[Data section]:
`src/include/acr_pkg.sv`:
```
// Package of register offsets, field positions and reset values for the
// accelerator control register bank. Assumes a 32-bit register port.
package acr_pkg;

	// ----------------------------------------------------------------
	// Register offsets (byte addresses)
	// ----------------------------------------------------------------
	localparam logic [7:0] ADDR_CTRL     = 8'h00;
	localparam logic [7:0] ADDR_GIE      = 8'h04;
	localparam logic [7:0] ADDR_IER      = 8'h08;
	localparam logic [7:0] ADDR_ISR      = 8'h0c;
	localparam logic [7:0] ADDR_ARG_IN   = 8'h10;
	localparam logic [7:0] ADDR_ARG_HS   = 8'h14;
	localparam logic [7:0] ADDR_ARG_OUT  = 8'h18;
	localparam logic [7:0] ADDR_ARG_OHS  = 8'h1c;

	// ----------------------------------------------------------------
	// Field positions
	// ----------------------------------------------------------------
	localparam int CTRL_LAUNCH   = 0;
	localparam int CTRL_DONE     = 1;
	localparam int CTRL_IDLE     = 2;
	localparam int CTRL_READY    = 3;
	localparam int CTRL_RELAUNCH = 7;
	localparam int GIE_BIT       = 0;
	localparam int IRQ_DONE      = 0;
	localparam int IRQ_READY     = 1;
	localparam int HS_VLD        = 0;
	localparam int HS_ACK        = 1;
	localparam int NUM_IRQ       = 2;

	// ----------------------------------------------------------------
	// Reset values
	// ----------------------------------------------------------------
	localparam logic [31:0] RST_WORD = 32'h0000_0000;
	localparam logic        RST_BIT  = 1'b0;

endpackage

```
`src/hw/acr_irq.sv`:
```
// Interrupt status, enables and global gate for the register bank.
// Assumes one-cycle event pulses from the same clock domain.
`timescale 1ns/100ps
module acr_irq
	import acr_pkg::*;
(
	input  wire logic               i_ref_clk,
	input  wire logic               i_rst_n,
	input  wire logic [NUM_IRQ-1:0] i_event,
	input  wire logic [NUM_IRQ-1:0] i_toggle,
	input  wire logic [NUM_IRQ-1:0] i_enable,
	input  wire logic               i_global_en,
	output logic      [NUM_IRQ-1:0] o_status,
	output logic                    o_irq
);
	logic [NUM_IRQ-1:0] status;
	logic [NUM_IRQ-1:0] next_status;

	// ----------------------------------------------------------------
	// Sticky status
	// ----------------------------------------------------------------
	// An enabled event in the toggle cycle wins so no enabled event is lost
	always_comb begin
		next_status = (status ^ i_toggle) | (i_event & i_enable);
	end

	always_ff @(posedge i_ref_clk) begin
		if (!i_rst_n) begin
			status <= '0;
		end else begin
			status <= next_status;
		end
	end

	assign o_status = status;
	assign o_irq    = i_global_en & (|(status & i_enable));

	chk_irq_needs_gie : assert property (@(posedge i_ref_clk) disable iff (!i_rst_n)
		o_irq |-> i_global_en) else $error("irq without global enable");
	chk_event_sets_stat : assert property (@(posedge i_ref_clk) disable iff (!i_rst_n)
		(i_event[0] && i_enable[0]) |=> status[0]) else $error("event lost");
endmodule

```
`src/hw/acr_launch.sv`:
```
// Launch request sequencer: software launch, relaunch and hold until accept.
// Assumes core strobes from the same clock domain.
`timescale 1ns/100ps
module acr_launch
	import acr_pkg::*;
(
	input  wire logic i_ref_clk,
	input  wire logic i_rst_n,
	input  wire logic i_launch_wr,
	input  wire logic i_relaunch_en,
	input  wire logic i_input_accept,
	input  wire logic i_completion,
	output logic      o_launch_request
);
	logic launch;
	logic next_launch;

	// ----------------------------------------------------------------
	// Launch hold
	// ----------------------------------------------------------------
	// Request stands until the core accepts it, then self-clears unless relaunch is enabled
	always_comb begin
		next_launch = launch;
		if (launch && i_input_accept) begin
			next_launch = i_relaunch_en;
		end
		if (i_launch_wr) begin
			next_launch = 1'b1;
		end
		if (i_relaunch_en && i_completion) begin
			next_launch = 1'b1;
		end
	end

	always_ff @(posedge i_ref_clk) begin
		if (!i_rst_n) begin
			launch <= RST_BIT;
		end else begin
			launch <= next_launch;
		end
	end

	assign o_launch_request = launch;

	chk_launch_on_write : assert property (@(posedge i_ref_clk) disable iff (!i_rst_n)
		i_launch_wr |=> o_launch_request) else $error("launch not raised");
	chk_relaunch_done : assert property (@(posedge i_ref_clk) disable iff (!i_rst_n)
		(i_relaunch_en && i_completion) |=> o_launch_request)
		else $error("no relaunch");
endmodule

```
`src/hw/acr_regs.sv`:
```
// Control and status register bank for a synthesized accelerator core.
// Assumes a single-cycle strobe register port and a core on the same clock.
//
// Chosen here: the address map and the address-and-strobe port.
`timescale 1ns/100ps

module acr_regs
	import acr_pkg::*;
#(
	parameter int ARG_W = 32
)
(
	input  wire logic             i_ref_clk,
	input  wire logic             i_rst_n,
	input  wire logic [7:0]       i_addr,
	input  wire logic [31:0]      i_wdata,
	input  wire logic             i_wr,
	input  wire logic             i_rd,
	output logic      [31:0]      o_rdata,
	output logic                  o_launch_request,
	input  wire logic             i_completion_flag,
	input  wire logic             i_idle_flag,
	input  wire logic             i_input_accept_flag,
	output logic                  o_output_consumed_ack,
	output logic      [ARG_W-1:0] o_scalar_argument,
	output logic                  o_argument_valid_bit,
	input  wire logic             i_in_argument_acknowledge_bit,
	input  wire logic [ARG_W-1:0] i_scalar_argument,
	input  wire logic             i_out_argument_valid_bit,
	output logic                  o_argument_acknowledge_bit,
	output logic                  o_irq
);
	// Wider arguments would not fit the 32-bit register word
	if (ARG_W < 1 || ARG_W > 32) begin : g_bad_arg_w
		$error("ARG_W must be 1 to 32");
	end

	// ----------------------------------------------------------------
	// Decode
	// ----------------------------------------------------------------
	function automatic logic hit(input logic [7:0] a, input logic [7:0] r);
		return a == r;
	endfunction

	logic wr_ctrl;
	logic wr_gie;
	logic wr_ier;
	logic wr_isr;
	logic wr_arg;
	logic wr_hs;
	logic wr_ohs;
	assign wr_ctrl = i_wr && hit(i_addr, ADDR_CTRL);
	assign wr_gie  = i_wr && hit(i_addr, ADDR_GIE);
	assign wr_ier  = i_wr && hit(i_addr, ADDR_IER);
	assign wr_isr  = i_wr && hit(i_addr, ADDR_ISR);
	assign wr_arg  = i_wr && hit(i_addr, ADDR_ARG_IN);
	assign wr_hs   = i_wr && hit(i_addr, ADDR_ARG_HS);
	assign wr_ohs  = i_wr && hit(i_addr, ADDR_ARG_OHS);

	// ----------------------------------------------------------------
	// Software state
	// ----------------------------------------------------------------
	logic               relaunch_en;
	logic               gie;
	logic [NUM_IRQ-1:0] ier;
	logic [ARG_W-1:0]   arg_in;
	logic               argument_valid_bit;
	logic               argument_acknowledge_bit;
	logic               consumed;
	logic               done_seen;
	logic               next_relaunch_en;
	logic               next_gie;
	logic [NUM_IRQ-1:0] next_ier;
	logic [ARG_W-1:0]   next_arg_in;
	logic               next_argument_valid_bit;
	logic               next_argument_acknowledge_bit;
	logic               next_consumed;
	logic               next_done_seen;

	always_comb begin
		next_relaunch_en = relaunch_en;
		next_gie         = gie;
		next_ier         = ier;
		next_arg_in      = arg_in;
		next_argument_valid_bit     = 1'b0;
		next_argument_acknowledge_bit     = 1'b0;
		next_consumed    = 1'b0;
		next_done_seen   = done_seen;
		if (wr_ctrl) begin
			next_relaunch_en = i_wdata[CTRL_RELAUNCH];
		end
		if (wr_gie) begin
			next_gie = i_wdata[GIE_BIT];
		end
		if (wr_ier) begin
			next_ier = i_wdata[NUM_IRQ-1:0];
		end
		if (wr_arg) begin
			next_arg_in = i_wdata[ARG_W-1:0];
		end
		// Valid and acknowledge are one-cycle pulses, like the core ports
		if (wr_hs) begin
			next_argument_valid_bit  = i_wdata[HS_VLD];
			next_consumed = i_wdata[HS_ACK];
		end
		if (wr_ohs) begin
			next_argument_acknowledge_bit = i_wdata[HS_ACK];
		end
		// Completion is sticky until read so a short pulse is seen
		if (i_rd && hit(i_addr, ADDR_CTRL)) begin
			next_done_seen = 1'b0;
		end
		if (i_completion_flag) begin
			next_done_seen = 1'b1;
		end
	end

	always_ff @(posedge i_ref_clk) begin
		if (!i_rst_n) begin
			relaunch_en <= RST_BIT;
			gie         <= RST_BIT;
			ier         <= '0;
			arg_in      <= '0;
			argument_valid_bit     <= RST_BIT;
			argument_acknowledge_bit     <= RST_BIT;
			consumed    <= RST_BIT;
			done_seen   <= RST_BIT;
		end else begin
			relaunch_en <= next_relaunch_en;
			gie         <= next_gie;
			ier         <= next_ier;
			arg_in      <= next_arg_in;
			argument_valid_bit     <= next_argument_valid_bit;
			argument_acknowledge_bit     <= next_argument_acknowledge_bit;
			consumed    <= next_consumed;
			done_seen   <= next_done_seen;
		end
	end

	assign o_scalar_argument          = arg_in;
	assign o_argument_valid_bit       = argument_valid_bit;
	assign o_argument_acknowledge_bit = argument_acknowledge_bit;
	assign o_output_consumed_ack      = consumed;

	// ----------------------------------------------------------------
	// Launch and interrupts
	// ----------------------------------------------------------------
	logic [NUM_IRQ-1:0] isr;
	logic [NUM_IRQ-1:0] irq_event;
	logic [NUM_IRQ-1:0] irq_toggle;

	assign irq_event[IRQ_DONE]  = i_completion_flag;
	assign irq_event[IRQ_READY] = i_input_accept_flag;
	assign irq_toggle           = wr_isr ? i_wdata[NUM_IRQ-1:0] : '0;

	acr_launch u_launch (
		.i_ref_clk        (i_ref_clk),
		.i_rst_n          (i_rst_n),
		.i_launch_wr      (wr_ctrl && i_wdata[CTRL_LAUNCH]),
		.i_relaunch_en    (relaunch_en),
		.i_input_accept   (i_input_accept_flag),
		.i_completion     (i_completion_flag),
		.o_launch_request (o_launch_request)
	);

	acr_irq u_irq (
		.i_ref_clk   (i_ref_clk),
		.i_rst_n     (i_rst_n),
		.i_event     (irq_event),
		.i_toggle    (irq_toggle),
		.i_enable    (ier),
		.i_global_en (gie),
		.o_status    (isr),
		.o_irq       (o_irq)
	);

	// ----------------------------------------------------------------
	// Read path
	// ----------------------------------------------------------------
	// Unmapped offsets and reserved bits read zero; no wait, always okay
	logic [31:0] rdata;
	logic [31:0] next_rdata;

	always_comb begin
		next_rdata = RST_WORD;
		if (i_rd) begin
			case (i_addr)
				ADDR_CTRL: begin
					next_rdata[CTRL_LAUNCH]   = o_launch_request;
					next_rdata[CTRL_DONE]     = done_seen | i_completion_flag;
					next_rdata[CTRL_IDLE]     = i_idle_flag;
					next_rdata[CTRL_READY]    = i_input_accept_flag;
					next_rdata[CTRL_RELAUNCH] = relaunch_en;
				end
				ADDR_GIE: begin
					next_rdata[GIE_BIT] = gie;
				end
				ADDR_IER: begin
					next_rdata[NUM_IRQ-1:0] = ier;
				end
				ADDR_ISR: begin
					next_rdata[NUM_IRQ-1:0] = isr;
				end
				ADDR_ARG_IN: begin
					next_rdata[ARG_W-1:0] = arg_in;
				end
				ADDR_ARG_HS: begin
					next_rdata[HS_ACK] = i_in_argument_acknowledge_bit;
				end
				ADDR_ARG_OUT: begin
					next_rdata[ARG_W-1:0] = i_scalar_argument;
				end
				ADDR_ARG_OHS: begin
					next_rdata[HS_VLD] = i_out_argument_valid_bit;
				end
				default: begin
					next_rdata = RST_WORD;
				end
			endcase
		end
	end

	always_ff @(posedge i_ref_clk) begin
		if (!i_rst_n) begin
			rdata <= RST_WORD;
		end else begin
			rdata <= next_rdata;
		end
	end

	assign o_rdata = rdata;

	// ----------------------------------------------------------------
	// Checks
	// ----------------------------------------------------------------
	chk_idle_readback : assert property (@(posedge i_ref_clk) disable iff (!i_rst_n)
		(i_rd && i_addr == ADDR_CTRL) |=> o_rdata[CTRL_IDLE] == $past(i_idle_flag))
		else $error("idle readback wrong");
	chk_ready_readback : assert property (@(posedge i_ref_clk) disable iff (!i_rst_n)
		(i_rd && i_addr == ADDR_CTRL) |=> o_rdata[CTRL_READY] == $past(i_input_accept_flag))
		else $error("ready readback wrong");
	chk_done_readback : assert property (@(posedge i_ref_clk) disable iff (!i_rst_n)
		(i_rd && i_addr == ADDR_CTRL && i_completion_flag) |=> o_rdata[CTRL_DONE])
		else $error("done readback lost");
	chk_arg_out_read : assert property (@(posedge i_ref_clk) disable iff (!i_rst_n)
		(i_rd && i_addr == ADDR_ARG_OUT) |=> o_rdata[ARG_W-1:0] == $past(i_scalar_argument))
		else $error("output argument readback wrong");
	chk_arg_in_write : assert property (@(posedge i_ref_clk) disable iff (!i_rst_n)
		wr_arg |=> o_scalar_argument == $past(i_wdata[ARG_W-1:0]))
		else $error("input argument not stored");
	chk_vld_pulse : assert property (@(posedge i_ref_clk) disable iff (!i_rst_n)
		(wr_hs && i_wdata[HS_VLD]) |=> o_argument_valid_bit ##1 !o_argument_valid_bit)
		else $error("valid not one pulse");
	chk_ack_pulse : assert property (@(posedge i_ref_clk) disable iff (!i_rst_n)
		(wr_ohs && i_wdata[HS_ACK]) |=> o_argument_acknowledge_bit)
		else $error("ack not raised");
	chk_consumed_cmd : assert property (@(posedge i_ref_clk) disable iff (!i_rst_n)
		(wr_hs && i_wdata[HS_ACK]) |=> o_output_consumed_ack)
		else $error("consumed ack missing");
	chk_ovld_read : assert property (@(posedge i_ref_clk) disable iff (!i_rst_n)
		(i_rd && i_addr == ADDR_ARG_OHS) |=> o_rdata[HS_VLD] == $past(i_out_argument_valid_bit))
		else $error("output valid readback wrong");
	chk_iack_read : assert property (@(posedge i_ref_clk) disable iff (!i_rst_n)
		(i_rd && i_addr == ADDR_ARG_HS)
		|=> o_rdata[HS_ACK] == $past(i_in_argument_acknowledge_bit))
		else $error("input ack readback wrong");
	chk_unmapped_zero : assert property (@(posedge i_ref_clk) disable iff (!i_rst_n)
		(i_rd && i_addr > ADDR_ARG_OHS) |=> o_rdata == RST_WORD)
		else $error("unmapped read not zero");
	chk_idle_bus_zero : assert property (@(posedge i_ref_clk) disable iff (!i_rst_n)
		!i_rd |=> o_rdata == RST_WORD) else $error("read data outside slot");
	chk_launch_readback : assert property (@(posedge i_ref_clk) disable iff (!i_rst_n)
		(i_rd && i_addr == ADDR_CTRL) |=> o_rdata[CTRL_LAUNCH] == $past(o_launch_request))
		else $error("launch readback wrong");
	chk_relaunch_readback : assert property (@(posedge i_ref_clk) disable iff (!i_rst_n)
		(i_rd && i_addr == ADDR_CTRL) |=> o_rdata[CTRL_RELAUNCH] == $past(relaunch_en))
		else $error("relaunch readback wrong");
	chk_ctrl_reserved : assert property (@(posedge i_ref_clk) disable iff (!i_rst_n)
		(i_rd && i_addr == ADDR_CTRL) |=> (o_rdata[6:4] == '0) && (o_rdata[31:8] == '0))
		else $error("control reserved bits not zero");
	chk_gie_readback : assert property (@(posedge i_ref_clk) disable iff (!i_rst_n)
		(i_rd && i_addr == ADDR_GIE) |=> o_rdata[GIE_BIT] == $past(gie))
		else $error("global enable readback wrong");
	chk_ier_readback : assert property (@(posedge i_ref_clk) disable iff (!i_rst_n)
		(i_rd && i_addr == ADDR_IER) |=> o_rdata[NUM_IRQ-1:0] == $past(ier))
		else $error("source enable readback wrong");
	chk_isr_reserved : assert property (@(posedge i_ref_clk) disable iff (!i_rst_n)
		(i_rd && i_addr == ADDR_ISR) |=> o_rdata[31:NUM_IRQ] == '0)
		else $error("status reserved bits not zero");
endmodule

```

[The problem]:
If a line of the entries holds the word "values", copy it out.

[Output below]:
// Package of register offsets, field positions and reset values for the
	// Reset values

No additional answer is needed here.